Criticism Grows of Texas Governor’s Hate Group-Sponsored Rally
splcenter.org
Perry tries to distance himself while not totally disavowing.
After news spread last week that Texas Gov. Rick Perry is planning to hold a prayer rally in August funded and organized by the stridently anti-gay group, the American Family Association (AFA), the governor and his staff have worked feverishly to distance themselves from the group’s hateful views.
Katherine Cesinger, spokeswoman for the governor, did not return several calls from the Southern Poverty Law Center seeking comment about Perry’s association with AFA. But earlier she told others that, “controversial statements [by AFA] have nothing to do with what the Governor is trying to promote.”
The AFA’s comments about the LGBT community – most notably those made by its director of policy analysis Bryan Fischer – are certainly controversial. Last year, for example, Fischer said, “Homosexuality gave us Adolph [sic] Hitler, and homosexuals in the military gave us Brown Shirts, the Nazi war machine and six million dead Jews.” More recently, in comments about a South African newspaper columnist found guilty of hate speech for a 2008 column, Fischer said, “This sorry incident tells us two things: homosexualism will kill free speech, and homosexualists are bigots.”

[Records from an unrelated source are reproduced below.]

===== src/rtl/coin_acceptor.sv =====
// Coin-slot front end: synchronises and debounces two sensor lines, queues accepted
// coins in a small FIFO and releases them as single-cycle codes with an idle gap.
module coin_acceptor #(
  parameter int unsigned DEBOUNCE_CYCLES = 4,
  parameter int unsigned FIFO_DEPTH      = 4,
  parameter int unsigned GAP_CYCLES      = 1
) (
  input  logic                         clk,
  input  logic                         rst,
  input  logic                         coin5_raw,
  input  logic                         coin10_raw,
  input  logic                         enable,
  output logic [1:0]                   coin_code,
  output logic                         reject,
  output logic [$clog2(FIFO_DEPTH):0]  fifo_count,
  output logic                         overflow
);

  localparam int unsigned AW    = $clog2(FIFO_DEPTH);
  localparam int unsigned CntW  = AW + 1;
  localparam int unsigned DbW   = $clog2(DEBOUNCE_CYCLES + 1);
  localparam int unsigned GapW  = $clog2(GAP_CYCLES + 1);
  localparam logic [DbW-1:0]  DbLast  = DbW'(DEBOUNCE_CYCLES - 1);
  localparam logic [GapW-1:0] GapLast = GapW'(GAP_CYCLES - 1);
  localparam logic [CntW-1:0] CntFull = CntW'(FIFO_DEPTH);

  typedef enum logic [1:0] {StIdle, StEmit, StGap} state_e;

  // Bit 0 is the 5 rs line, bit 1 the 10 rs line.
  logic [1:0]     raw;
  logic [1:0]     sync1_q, sync2_q;
  logic [1:0]     deb_q, deb_d, deb_prev_q;
  logic [DbW-1:0] db_cnt_q [2];
  logic [DbW-1:0] db_cnt_d [2];
  logic [1:0]     rise;

  logic                  push, push_ok, drop, pop, full;
  logic [FIFO_DEPTH-1:0] mem_q, mem_d;
  logic [AW-1:0]         wptr_q, wptr_d, rptr_q, rptr_d;
  logic [CntW-1:0]       count_q, count_d;
  logic                  overflow_q, overflow_d;
  logic                  reject_q, reject_d;

  state_e          state_q, state_d;
  logic [GapW-1:0] gap_q, gap_d;
  logic [1:0]      coin_code_q, coin_code_d;

  assign raw = {coin10_raw, coin5_raw};

  // Counter runs only while the synchronised level disagrees with the debounced one.
  always_comb begin
    for (int i = 0; i < 2; i++) begin
      deb_d[i]    = deb_q[i];
      db_cnt_d[i] = '0;
      if (sync2_q[i] != deb_q[i]) begin
        if (db_cnt_q[i] == DbLast) begin
          deb_d[i] = sync2_q[i];
        end else begin
          db_cnt_d[i] = db_cnt_q[i] + DbW'(1);
        end
      end
    end
  end

  assign rise     = deb_q & ~deb_prev_q;
  assign reject_d = &rise;
  assign push     = ^rise;
  assign full     = (count_q == CntFull);
  assign push_ok  = push && (!full || pop);
  assign drop     = push && full && !pop;

  always_comb begin
    mem_d      = mem_q;
    wptr_d     = wptr_q;
    rptr_d     = rptr_q;
    count_d    = count_q;
    overflow_d = overflow_q | drop;
    if (push_ok) begin
      mem_d[wptr_q] = rise[1];
      wptr_d        = wptr_q + AW'(1);
    end
    if (pop) begin
      rptr_d = rptr_q + AW'(1);
    end
    if (push_ok && !pop) begin
      count_d = count_q + CntW'(1);
    end else if (!push_ok && pop) begin
      count_d = count_q - CntW'(1);
    end
  end

  always_ff @(posedge clk or negedge rst) begin
    if (!rst) begin
      state_q <= StIdle;
      gap_q   <= '0;
    end else begin
      state_q <= state_d;
      gap_q   <= gap_d;
    end
  end

  // Popping only from the registered count means an empty FIFO never bypasses.
  always_comb begin
    state_d = state_q;
    gap_d   = gap_q;
    pop     = 1'b0;
    unique case (state_q)
      StIdle: begin
        if ((count_q != '0) && enable) begin
          pop     = 1'b1;
          state_d = StEmit;
        end
      end
      StEmit: begin
        gap_d   = GapLast;
        state_d = StGap;
      end
      StGap: begin
        if (gap_q == '0) begin
          state_d = StIdle;
        end else begin
          gap_d = gap_q - GapW'(1);
        end
      end
      default: state_d = StIdle;
    endcase
  end

  always_comb begin
    coin_code_d = 2'b00;
    if (pop) begin
      coin_code_d = mem_q[rptr_q] ? 2'b10 : 2'b01;
    end
  end

  always_ff @(posedge clk or negedge rst) begin
    if (!rst) begin
      sync1_q     <= '0;
      sync2_q     <= '0;
      deb_q       <= '0;
      deb_prev_q  <= '0;
      for (int i = 0; i < 2; i++) begin
        db_cnt_q[i] <= '0;
      end
      mem_q       <= '0;
      wptr_q      <= '0;
      rptr_q      <= '0;
      count_q     <= '0;
      overflow_q  <= 1'b0;
      reject_q    <= 1'b0;
      coin_code_q <= 2'b00;
    end else begin
      sync1_q     <= raw;
      sync2_q     <= sync1_q;
      deb_q       <= deb_d;
      deb_prev_q  <= deb_q;
      for (int i = 0; i < 2; i++) begin
        db_cnt_q[i] <= db_cnt_d[i];
      end
      mem_q       <= mem_d;
      wptr_q      <= wptr_d;
      rptr_q      <= rptr_d;
      count_q     <= count_d;
      overflow_q  <= overflow_d;
      reject_q    <= reject_d;
      coin_code_q <= coin_code_d;
    end
  end

  assign coin_code  = coin_code_q;
  assign reject     = reject_q;
  assign fifo_count = count_q;
  assign overflow   = overflow_q;

endmodule


===== config.mk =====
export PLATFORM = sky130hd
export DESIGN_NAME = coin_acceptor
export DESIGN_NICKNAME = d
export VERILOG_FILES = /design/src/rtl/coin_acceptor.sv
export SDC_FILE = /design/constraint.sdc
export NUM_CORES = 1
export LEC_CHECK = 0
export ABC_AREA = 1
export CORE_MARGIN = 3
export CORE_UTILIZATION = 55
export CTS_BUF_LIST = sky130_fd_sc_hd__clkbuf_16
export DETAILED_ROUTE_END_ITERATION = 12
export PLACE_DENSITY_LB_ADDON = 0.08
export SYNTH_ARGS = -nofsm -noshare
export SYNTH_HDL_FRONTEND = slang
export SYNTH_SLANG_ARGS = --single-unit

===== constraint.sdc =====
create_clock -name clk -period 2.4 [get_ports clk]
set_input_delay 0.72 -clock clk [delete_from_list [all_inputs] [get_ports clk]]
set_output_delay 0.72 -clock clk [all_outputs]
set_load 0.02 [all_outputs]

* Yosys cells after proc, flatten, opt, wreduce, memory -nomap -nowiden
Cells that the tools add are included.
** Cells by class
- $add $sub $neg :: 7
- $mul :: 0
- Div/mod/pow operators :: 0
- Order comparisons :: 3
- Eq/ne operators :: 9
- Shift-type cells :: 0
- Multiplexer cells :: 20
- Bitwise gates (word level) :: 3
- Reduce and logical (&&, ||, !) cells :: 20
** Operator list (number)
- 3-bit 2-to-1 mux :: 6
- 3-bit by 1-bit adder with 3-bit output, second input constant :: 3
- 2-bit 2-to-1 mux :: 4
- 2-bit AND reduction :: 4
- 1-bit logical AND :: 7
- 3-bit by 2-bit equality test with 1-bit output, second input constant :: 2
- 2-bit by 3-bit < comparator with 1-bit output, second input constant :: 2
- 2-bit one-hot mux with 3 select lines :: 1
- 1-bit 2-to-1 mux :: 5
- 2-bit by 1-bit adder with 2-bit output, second input constant :: 2
- 4-bit bitwise mux :: 1
- 2-bit != test, second input constant :: 2
- 2-bit nonzero test :: 2
- 3-bit equality test, second input constant :: 1
- 1-bit zero test :: 3
- 3-bit nonzero test :: 1
- 3-bit by 1-bit subtractor with 3-bit output, second input constant :: 1
- 2-bit AND :: 1
- 1-bit binary-select mux with 2-bit select :: 1
- 1-bit demux with 2-bit select :: 1
- 2-bit by 1-bit equality test with 1-bit output, second input constant :: 1
- 2-bit equality test, second input constant :: 1
- 2-bit by 1-bit greater-or-equal comparator with 1-bit output, second input constant :: 1
- 2-bit zero test :: 1
- other kinds (7) :: 8
** Storage, ports and cells
- Register bits :: 32
- Latch bits :: 0
- Memory bits (writable) :: 0
- Memory bits (read-only) :: 0
- Input bits :: 5
- Word-level logic and storage cells :: 78
- Memories kept :: 0

* Logic depth before layout (Yosys ltp)
- Depth in word-level cells :: 10
- Mapped depth :: 12
- Mapped depth without buffers :: 12

* Least setup slack after synthesis
OpenSTA, ideal clock, no wires.
- Kind :: in2reg
- Start :: input enable
- End :: register count_q[2] (netlist: fifo_count[2])
- Library setup time :: 131 ps
- Arrival :: 1969 ps
- Required time :: 2269 ps
- Slack :: 300 ps
- Stages on the path :: 10
- Buffers on the path :: 0
- Cell sequence :: nand3_4 nand2_4 nand2_4 inv_2 ha_1 inv_1 fa_1 a21oi_1 o21ai_0 xor2_1
** On the way
- Longest elaborated chain between the ends :: 8
- Elaborated cells between the ends (all ways) :: 11
** Ends and longest elaborated chain
- start, declared :: line 12 : input logic enable,
- 1-bit logical AND * :: line 109 : if ((count_q != '0) && enable) begin
- 1-bit 2-to-1 mux * :: line 109
- 1-bit 2-to-1 mux * :: line 107 : unique case (state_q)
- 1-bit logical OR * :: line 69 : assign push_ok = push && (!full || pop);
- 1-bit logical AND * :: line 69
- via push_ok :: line 37 : logic push, push_ok, drop, pop, full;
- 1-bit zero test :: line 87 : end else if (!push_ok && pop) begin
- 1-bit logical AND :: line 87
- 2-bit nonzero test (no line)
- end signal, assigned :: line 163 : count_q <= count_d;
- end, declared :: line 40 : logic [CntW-1:0] count_q, count_d;
Mark *: on every way through the listed nets, which the timed path passes. The rest lies on a longest branch.
A chain may end at the register's enable or synchronous reset.

* Worst setup path after layout
- Start :: register deb_q[1]
- End :: register count_q[1] (netlist: fifo_count[1])
** On the way
- Elaborated cells between the ends (all ways) :: 8
** RTL lines
- start, declared :: line 32 : logic [1:0] deb_q, deb_d, deb_prev_q;
- start signal, assigned :: line 140 : deb_q <= '0;
- start signal, assigned :: line 155 : deb_q <= deb_d;
- 2-bit AND :: line 65 : assign rise = deb_q & ~deb_prev_q;
- via rise[1] :: line 35 : logic [1:0] rise;
- 2-bit XOR reduction :: line 67 : assign push = ^rise;
- 1-bit logical AND :: line 69
- via push_ok :: line 37
- 1-bit logical AND :: line 85 : if (push_ok && !pop) begin
- 3-bit 2-to-1 mux :: line 85
- via count_d[1] :: line 40
The timed path passes the listed nets, and every way through them passes these cells.

==> flow_summary.ini <==
[floorplan]
row_count = 17
die_w_um = 54.8
die_y_um = 54.8
core_um2 = 2230
num_io_pins = 12
initial_core_util_pct = 58.5
dieArea_um2 = 3000

[grt]
grt_max_degree = 32
grt_pass1_vias = 944
gr-total-overflow = 0
grt_pass1_wl_mm = 4.24
grt_usage_pct = 21.3
antenna_found_initial = 0

[setup_path]
worstPathRequired_ns = 2.56
crit_path_top_delay_cell = fa_2
cp_max_fo = 3
crit_buf_inv = 3
crit_path_end_kind = flop
crit_type = flop to flop
reg2reg_slack_ns = 0.24
cp_top_family = adder cells
timing.critical_path.cells = inv_1 > nor2_1 > ha_1 > nand2_4 > inv_2 > ha_1 > inv_1 > fa_2 > mux2_2
cp.arrival_ns = 2.32
startpoint_type = flop
crit_path_max_incr_delay_ns = 0.44

[outcome]
outcome = finished, final reports clean

[flow_run]
cap_viol_max_count = 0

[sta]
period_needed_ns = 2.16
setup_tns_ns = 0
slew_violations = 0
worst-slew-pin-transition_ns = 0.381
hold_viol = 0
max_slew_margin_pct = 74.6
fin_crit_sh_pct = 90.1
fin_skew_ns = 0.00422
setup_viol = 0
rsz0062_at_grt = no
fmax_mhz = 462

[detailed_routing]
routed_via_density = 5.06
initialDrtViolationCount = 6
vias = 870
firstDrtPassIters = 2
antenna_left = 0
wl_mm = 2.33
wl_per_cell_um = 13.5
drc = 0

[cts]
cts_made_buffers = 5
htreeDepth = 2
cts_tree = built
clkLatencyLatePin_ns = 0.27
cts.sinks = 31
clock_path_buffers = 2
path_clk_slew_ns = 0.05
cts_setup_buffers = 0
root_buffer = clkbuf_16

[layout]
nets = 157
diodes = 0
fin_cells = 172
drive_above_1_share_pct = 16.7
area.growth.synth_to_final_pct = 28.0
finalCoreUtilization_pct = 75.0
fin_area_um2 = 1670
fillers = 156

[pwr]
p_leak_uw = 0.000825
power_density_nw_per_um2 = 1600
irDropWorstVdd_v = 0.00128

[synthesis]
syn-instance-count = 119
yosysUniqueCellTypes = 22
synth.net_count = 133
yosys_warnings = 0
seq_area_frac_synth_pct = 59.3
synth_top_area_share_pct = 59.3
synth_area_um2 = 1310
avgSynthCellArea_um2 = 11.0
yosys.area.top_type = dfrtp_1
synth_edf_count = 0
async_flop_share_pct = 100
synthTopCellsByArea = dfrtp_1 (59%), ha_1 (7.7%), nand2_1 (5.7%)
synth-main-ff-cell = dfrtp_1
ys_ff_latch = 31

[place]
dpl-instance-area_um2 = 1500
gp_congestion = 0.744
portBuffers = 11
dp.final_hpwl_mm = 1.61
post-place-cells = 164

[worst_hold_path]
holdCritPathClass = flop to flop
synthesized netlist by cell type (2+ instances only):
cell type and number:
nor3b_1 2, nand3_1 6, a21oi_1 5, nand2_1 20, nor2_1 11, xor2_1 3, xnor2_1 3, dfrtp_1 31
ha_1 8, nor3_1 2, nand4_1 4, nand2_4 2, inv_1 13
layout by cell type, fill, tap and decap left out, drive strengths merged:
cell type / instances
a21oi: 5
a31o: 1
buf: 7
bufinv: 1
clkbuf: 5
clkdlybuf4s50: 10
clkinv: 2
dfrtp: 31
dlymetal6s2s: 1
fa: 1
ha: 8
inv: 14
mux2: 1
nand2: 23
nand3: 7
nand4: 4
nor2: 11
nor3: 3
nor3b: 2
o21ai: 1
xnor2: 3
xor2: 3
cell type report:
| cell class | count | area (um^2) | area share (%) |
|---|---|---|---|
| flip-flops and latches | 31 | 776 | 46.3 |
| multi-input cells | 73 | 482 | 28.8 |
| repair buffers | 18 | 165 | 9.87 |
| clock buffers | 5 | 125 | 7.47 |
| inverters | 14 | 52.6 | 3.14 |
| clock inverters | 3 | 38.8 | 2.32 |
| well taps | 28 | 35.0 | 2.09 |
final timing paths:
path                            cells after the start            startpoint                        end
worst max-delay path                                9  deb_q[1]$_DFFE_PN0P_  fifo_count[1]$_DFFE_PN0P_
worst min-delay path                                0  sync1_q[1]$_DFF_PN0_       sync2_q[1]$_DFF_PN0_
worst max register to register                      9  deb_q[1]$_DFFE_PN0P_  fifo_count[1]$_DFFE_PN0P_
worst min register to register                      0  sync1_q[1]$_DFF_PN0_       sync2_q[1]$_DFF_PN0_
max in group asynchronous                           2                   rst       mem_q[0]$_DFFE_PN0P_
min in group asynchronous                           2                   rst  fifo_count[0]$_DFFE_PN0P_
power by group:
| part | total, uW | switching [uW] | internal, uW | leakage (uW) |
|---|---|---|---|---|
| clock network | 690 | 208 | 482 | 0.0000812 |
| logic | 1120 | 608 | 515 | 0.000362 |
| registers | 868 | 143 | 725 | 0.000382 |
| total | 2680 | 959 | 1720 | 0.000825 |
stage by stage:
stage	hold slack, ns	worst slack [ns]	total power [uW]
finish	0.350	0.237	2680
global route	0.374	0.113	2900
CTS	0.352	0.0363	2670
detailed placement	0.340	-0.252	1950
global placement	0.334	-0.135	1890
floorplan	0.331	0.300	1560
flip-flops by register name, summed over array words and instances, names as in the netlist, 2 cells and up:
| name | count |
|---|---|
| fifo_count | 3 |
| deb_prev_q | 2 |
| wptr_q | 2 |
| deb_q | 2 |
| sync2_q | 2 |
| rptr_q | 2 |
| mem_q | 4 |
| db_cnt_q | 6 |
| sync1_q | 2 |
| coin_code | 2 |
| state_q | 2 |
routing by layer:
layer  global-route usage, %  wire, um
met1                    23.7       968
met2                    36.2      1200
met3                    8.17       111
met4                    8.71        53
met5                       0         0
logic make-up (layout without fill, tap and decap cells):
family	Yosys count	count (layout)	share of synthesized area [%]
and+or+nand+nor	50	50	19.3
AOI/OAI and AO/OA	7	7	2.97
xor gates and xnor gates	6	6	4.02
DFF	31	31	59.3
muxes	1	1	0.861
buffers and inverters	15	40	4.31
adders and majority gates	9	9	9.19
what timing repair did:
action / CTS / global route
gates resized for setup: 0 / 4
hold buffers: 0 / 0
endpoints found under the hold margin: 0 / 0
setup endpoints to repair: 0 / 1
No activity file was read; power rests on OpenSTA's default activity.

It’s no surprise that Perry would associate himself so closely with an anti-gay group like AFA. In a decade as governor, he has waged a fight to keep “homosexual conduct” listed as a criminal offense in the state penal code – a law he has said is “appropriate.” The U.S. Supreme Court ultimately struck down Texas’ anti-sodomy law in 2003 in Lawrence v. Texas. In 2005, while signing a bill to amend the state constitution to specifically prohibit gays and lesbians from marrying, Rob Parsley, a celebrity Pentecostal faith healer, joined Perry and lauded the governor for “protecting the children of Texas from the gay agenda.”